When Neil Armstrong gave his iconic report "The Eagle has landed," CAPCOM Charlie Duke responded with, "We copy you down on the ground." What exactly did he mean by this? Was it, as I always assumed, "We copy you [here] down on the ground [in Houston]" or was it "We copy [that you are] down on the [lunar] ground"?
Based solely on my long experience working behind the scenes in the Mission Control Center (as an instructor, not a flight controller) "on the ground" is unlikely to mean anything other than "here in the MCC".
It would be equally redundant to assume that "the ground" meant the lunar surface. Where else would they be landing?
Note also that the next sentence spoken is specifically about the MCC, about the controllers turning blue.
Apollo-gies for this answer being unsupported. I don't know Duke, and I wasn't there then. But in the parlance, "the ground" = "the MCC".
Looking over the mission transcript, the term 'the ground' always seems to refer to the various people speaking from Earth to the people up in space.
00 07 46 30 CC: "11, Houston. Those shaft and trunnion angles were exactly what we were computing on the ground. Over."
07 06 13 09 CC: "11, Houston. I'll be turning things over to the Green CAP COMM at this time, and see you on the ground tomorrow."
Part of this likely has to do with the fact that the space program was built from the Air Force. Charlie Duke was a long-time Air Force pilot
When notified of his selection as an astronaut, Duke was at the Air Force Aerospace Research Pilot School as an instructor teaching control systems and flying in the F-101, F-104, and T-33 aircraft. He graduated from the Aerospace Research Pilot School in September 1965 and stayed on there as an instructor.
CAPCOM was, more or less, an extremely complex "air traffic control" center. For a seasoned aviator who taught other people to fly airplanes, issuing commands to astronauts over the radio was probably no different in his mind than telling fighter pilots "in the air" what to do from a control tower "on the ground". Since Armstrong and Aldrin were aviators as well, the terminology would not have been lost on them.
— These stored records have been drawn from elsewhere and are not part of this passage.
## src/rtl/jts16_bus_ctl_pkg.sv

```systemverilog
// Shared types and helpers for the System 16 main-CPU bus controller.
package jts16_bus_pkg;

  // Bus-cycle sequencer states
  typedef enum logic [1:0] {
    IDLE = 2'd0,
    WAIT = 2'd1,
    ACK  = 2'd2,
    ERR  = 2'd3
  } state_t;

  // 68000 function code for an interrupt-acknowledge cycle
  localparam logic [2:0] FC_INTACK = 3'd7;

  // A region matches when every masked address bit equals its base bit
  function automatic logic region_hit(input logic [7:0] addr,
                                      input logic [7:0] base,
                                      input logic [7:0] mask);
    return ((addr ^ base) & mask) == 8'd0;
  endfunction

endpackage

```

## src/rtl/jts16_bus_ctl_if.sv

```systemverilog
// 68000-side bus bundle: the CPU (master) drives address and strobes,
// the controller (slave) returns data, DTACKn, BERRn and inta_n.
interface jts16_bus_ctl_if #(
  parameter int DW = 16
);
  logic [23:1]   A;
  logic          ASn;
  logic          UDSn;
  logic          LDSn;
  logic          RnW;
  logic          BGACKn;
  logic [2:0]    FC;
  logic [DW-1:0] cpu_din;
  logic          DTACKn;
  logic          BERRn;
  logic          inta_n;

  modport master (
    output A, ASn, UDSn, LDSn, RnW, BGACKn, FC,
    input  cpu_din, DTACKn, BERRn, inta_n
  );

  modport slave (
    input  A, ASn, UDSn, LDSn, RnW, BGACKn, FC,
    output cpu_din, DTACKn, BERRn, inta_n
  );
endinterface

```

## src/rtl/jts16_bus_ctl_decode.sv

```systemverilog
// Priority decoder: finds the lowest-index region whose base/mask matches.
module jts16_bus_decode
  import jts16_bus_pkg::*;
#(
  parameter int NCH = 8,
  parameter int SW  = 3
) (
  input  logic [7:0]       i_addr,
  input  logic [NCH*8-1:0] i_base,
  input  logic [NCH*8-1:0] i_mask,
  output logic             o_hit,
  output logic [SW-1:0]    o_idx
);

  // Scan from the top down so the lowest matching index overwrites the rest
  always_comb begin
    o_hit = 1'b0;
    o_idx = {SW{1'b0}};
    for (int i = NCH - 1; i >= 0; i--) begin
      if (region_hit(i_addr, i_base[i*8 +: 8], i_mask[i*8 +: 8])) begin
        o_hit = 1'b1;
        o_idx = SW'(i);
      end else begin
        o_hit = o_hit;
      end
    end
  end

endmodule

```

## src/rtl/jts16_bus_ctl.sv

```systemverilog
// 68000 main-CPU bus controller: region decode, wait states, ok handshake,
// bus-error timeout and interrupt-acknowledge detection.
module jts16_bus_ctl
  import jts16_bus_pkg::*;
#(
  parameter int NCH        = 8,
  parameter int DW         = 16,
  parameter int TOUTW      = 8,
  parameter int UNMAP_BERR = 0
) (
  input  logic              clk,
  input  logic              rstn,
  input  logic              cpu_cen,
  jts16_bus_ctl_if.slave    bus,
  input  logic [NCH*8-1:0]  reg_base,
  input  logic [NCH*8-1:0]  reg_mask,
  input  logic [NCH*4-1:0]  reg_wait,
  input  logic [NCH-1:0]    reg_ok,
  input  logic [NCH-1:0]    reg_wqual,
  input  logic [NCH-1:0]    ok_in,
  input  logic [NCH*DW-1:0] din_bus,
  output logic [NCH-1:0]    cs
);

  localparam int SW = (NCH > 1) ? $clog2(NCH) : 1;
  // Value one short of saturation: the tick that reaches all-ones fires BERRn
  localparam logic [TOUTW-1:0] TOUT_LAST = {{(TOUTW-1){1'b1}}, 1'b0};

  state_t           r_state, w_state;
  logic [SW-1:0]    r_sel, w_sel;
  logic [3:0]       r_cnt, w_cnt;
  logic [TOUTW-1:0] r_tout, w_tout;
  logic [NCH-1:0]   r_cs, w_cs;
  logic [DW-1:0]    r_din, w_din;
  logic             r_dtack_n, w_dtack_n;
  logic             r_berr_n, w_berr_n;
  logic             r_inta_n, w_inta_n;

  logic             w_hit;
  logic [SW-1:0]    w_idx;
  logic [DW-1:0]    w_dbus [NCH];
  logic [3:0]       w_wait [NCH];
  logic             w_start;
  logic             w_unused;

  // Only A[23:16] take part in decoding
  assign w_unused = &{1'b0, bus.A[15:1]};

  jts16_bus_decode #(.NCH(NCH), .SW(SW)) u_decode (
    .i_addr (bus.A[23:16]),
    .i_base (reg_base),
    .i_mask (reg_mask),
    .o_hit  (w_hit),
    .o_idx  (w_idx)
  );

  // Unpack the flat per-region buses for indexed access
  always_comb begin
    for (int i = 0; i < NCH; i++) begin
      w_dbus[i] = din_bus[i*DW +: DW];
      w_wait[i] = reg_wait[i*4 +: 4];
    end
  end

  // A new cycle starts on a cpu_cen tick with our own, non-IACK address strobe
  assign w_start = cpu_cen & ~bus.ASn & bus.BGACKn & (bus.FC != FC_INTACK);

  // Next-state and next-output logic of the bus-cycle sequencer
  always_comb begin
    w_state   = r_state;
    w_sel     = r_sel;
    w_cnt     = r_cnt;
    w_tout    = r_tout;
    w_cs      = r_cs;
    w_din     = r_din;
    w_dtack_n = r_dtack_n;
    w_berr_n  = r_berr_n;
    w_inta_n  = r_inta_n;

    // IACK is answered through VPAn, so only inta_n is flagged here
    if (bus.ASn) begin
      w_inta_n = 1'b1;
    end else if (cpu_cen && r_state == IDLE && bus.BGACKn && bus.FC == FC_INTACK) begin
      w_inta_n = 1'b0;
    end else begin
      w_inta_n = r_inta_n;
    end

    case (r_state)
      IDLE: begin
        if (w_start) begin
          if (w_hit) begin
            w_sel   = w_idx;
            w_cnt   = w_wait[w_idx];
            w_tout  = {TOUTW{1'b0}};
            w_cs    = {{(NCH-1){1'b0}}, 1'b1} << w_idx;
            w_state = WAIT;
          end else if (UNMAP_BERR != 0) begin
            w_berr_n = 1'b0;
            w_state  = ERR;
          end else begin
            w_din     = {DW{1'b1}};
            w_dtack_n = 1'b0;
            w_state   = ACK;
          end
        end else begin
          w_state = IDLE;
        end
      end
      WAIT: begin
        // An aborted cycle leaves without DTACK on any clk
        if (bus.ASn) begin
          w_cs    = {NCH{1'b0}};
          w_cnt   = 4'd0;
          w_tout  = {TOUTW{1'b0}};
          w_state = IDLE;
        end else if (cpu_cen) begin
          if (r_cnt != 4'd0) begin
            w_cnt = r_cnt - 4'd1;
          end else if (!reg_ok[r_sel] || ok_in[r_sel]) begin
            w_dtack_n = 1'b0;
            w_din     = w_dbus[r_sel];
            w_state   = ACK;
          end else if (r_tout == TOUT_LAST) begin
            w_tout   = r_tout + {{(TOUTW-1){1'b0}}, 1'b1};
            w_berr_n = 1'b0;
            w_state  = ERR;
          end else begin
            w_tout = r_tout + {{(TOUTW-1){1'b0}}, 1'b1};
          end
        end else begin
          w_state = WAIT;
        end
      end
      ACK, ERR: begin
        if (bus.ASn) begin
          w_dtack_n = 1'b1;
          w_berr_n  = 1'b1;
          w_cs      = {NCH{1'b0}};
          w_cnt     = 4'd0;
          w_tout    = {TOUTW{1'b0}};
          w_state   = IDLE;
        end else begin
          w_state = r_state;
        end
      end
      default: begin
        w_state = IDLE;
      end
    endcase
  end

  // Sequencer and output registers
  always_ff @(posedge clk or negedge rstn) begin
    if (!rstn) begin
      r_state   <= IDLE;
      r_sel     <= {SW{1'b0}};
      r_cnt     <= 4'd0;
      r_tout    <= {TOUTW{1'b0}};
      r_cs      <= {NCH{1'b0}};
      r_din     <= {DW{1'b1}};
      r_dtack_n <= 1'b1;
      r_berr_n  <= 1'b1;
      r_inta_n  <= 1'b1;
    end else begin
      r_state   <= w_state;
      r_sel     <= w_sel;
      r_cnt     <= w_cnt;
      r_tout    <= w_tout;
      r_cs      <= w_cs;
      r_din     <= w_din;
      r_dtack_n <= w_dtack_n;
      r_berr_n  <= w_berr_n;
      r_inta_n  <= w_inta_n;
    end
  end

  // Write-qualified regions keep cs low until a data strobe is active
  always_comb begin
    for (int i = 0; i < NCH; i++) begin
      cs[i] = r_cs[i] & (bus.RnW | ~reg_wqual[i] | ~bus.UDSn | ~bus.LDSn);
    end
  end

  assign bus.cpu_din = r_din;
  assign bus.DTACKn  = r_dtack_n;
  assign bus.BERRn   = r_berr_n;
  assign bus.inta_n  = r_inta_n;

endmodule

```

## src/flat_wrapper.sv

```systemverilog
// flat-port wrapper written by rule: the top's interface ports become plain ports
module jts16_bus_ctl_flat import jts16_bus_pkg::*;
#(
  parameter int NCH        = 8,
  parameter int DW         = 16,
  parameter int TOUTW      = 8,
  parameter int UNMAP_BERR = 0
)
  (clk, rstn, cpu_cen, reg_base, reg_mask, reg_wait, reg_ok, reg_wqual, ok_in, din_bus, cs, bus_A, bus_ASn, bus_UDSn, bus_LDSn, bus_RnW, bus_BGACKn, bus_FC, bus_cpu_din, bus_DTACKn, bus_BERRn, bus_inta_n);
  jts16_bus_ctl_if #(.DW(DW)) bus_i ();
  input  logic clk;
  input  logic rstn;
  input  logic cpu_cen;
  input  logic [NCH*8-1:0] reg_base;
  input  logic [NCH*8-1:0] reg_mask;
  input  logic [NCH*4-1:0] reg_wait;
  input  logic [NCH-1:0] reg_ok;
  input  logic [NCH-1:0] reg_wqual;
  input  logic [NCH-1:0] ok_in;
  input  logic [NCH*DW-1:0] din_bus;
  output logic [NCH-1:0] cs;
  input wire logic [$bits(bus_i.A)-1:0] bus_A;
  input wire logic [$bits(bus_i.ASn)-1:0] bus_ASn;
  input wire logic [$bits(bus_i.UDSn)-1:0] bus_UDSn;
  input wire logic [$bits(bus_i.LDSn)-1:0] bus_LDSn;
  input wire logic [$bits(bus_i.RnW)-1:0] bus_RnW;
  input wire logic [$bits(bus_i.BGACKn)-1:0] bus_BGACKn;
  input wire logic [$bits(bus_i.FC)-1:0] bus_FC;
  output wire logic [$bits(bus_i.cpu_din)-1:0] bus_cpu_din;
  output wire logic [$bits(bus_i.DTACKn)-1:0] bus_DTACKn;
  output wire logic [$bits(bus_i.BERRn)-1:0] bus_BERRn;
  output wire logic [$bits(bus_i.inta_n)-1:0] bus_inta_n;
  assign bus_i.A = bus_A;
  assign bus_i.ASn = bus_ASn;
  assign bus_i.UDSn = bus_UDSn;
  assign bus_i.LDSn = bus_LDSn;
  assign bus_i.RnW = bus_RnW;
  assign bus_i.BGACKn = bus_BGACKn;
  assign bus_i.FC = bus_FC;
  assign bus_cpu_din = bus_i.cpu_din;
  assign bus_DTACKn = bus_i.DTACKn;
  assign bus_BERRn = bus_i.BERRn;
  assign bus_inta_n = bus_i.inta_n;
  jts16_bus_ctl #(.NCH(NCH), .DW(DW), .TOUTW(TOUTW), .UNMAP_BERR(UNMAP_BERR)) u_core (.clk(clk), .rstn(rstn), .cpu_cen(cpu_cen), .bus(bus_i), .reg_base(reg_base), .reg_mask(reg_mask), .reg_wait(reg_wait), .reg_ok(reg_ok), .reg_wqual(reg_wqual), .ok_in(ok_in), .din_bus(din_bus), .cs(cs));
endmodule
```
The only difference was they weren't flying an airplane at the time.
I don't have insider knowledge of NASA Mission Control like Organic Marble does - but I have experience of being a military radio operator.
Radio procedure means being terse, while also repeating certain important information. Copy means 'received'. A typical exchange would be.
A21: Zero, This is Alpha-Two-One. We are now at Checkpoint Zulu. Over.
Zero: Two-One, Zero. Copy Checkpoint Zulu. Out.
Like most astronauts of the time, Charlie Duke was a military-trained pilot and so would be accustomed to RP. I think he is saying he's received the information the Eagle is down/on ground.
"The ground" may refer to MCC/Earth-side in most usage during conversations with astronauats-in-flight, I doubt this is the case in this specific instance. It wouldn't be unusual for a pilot to interchange the words down or "on the ground" when talking about whether their (or another's) plane had landed.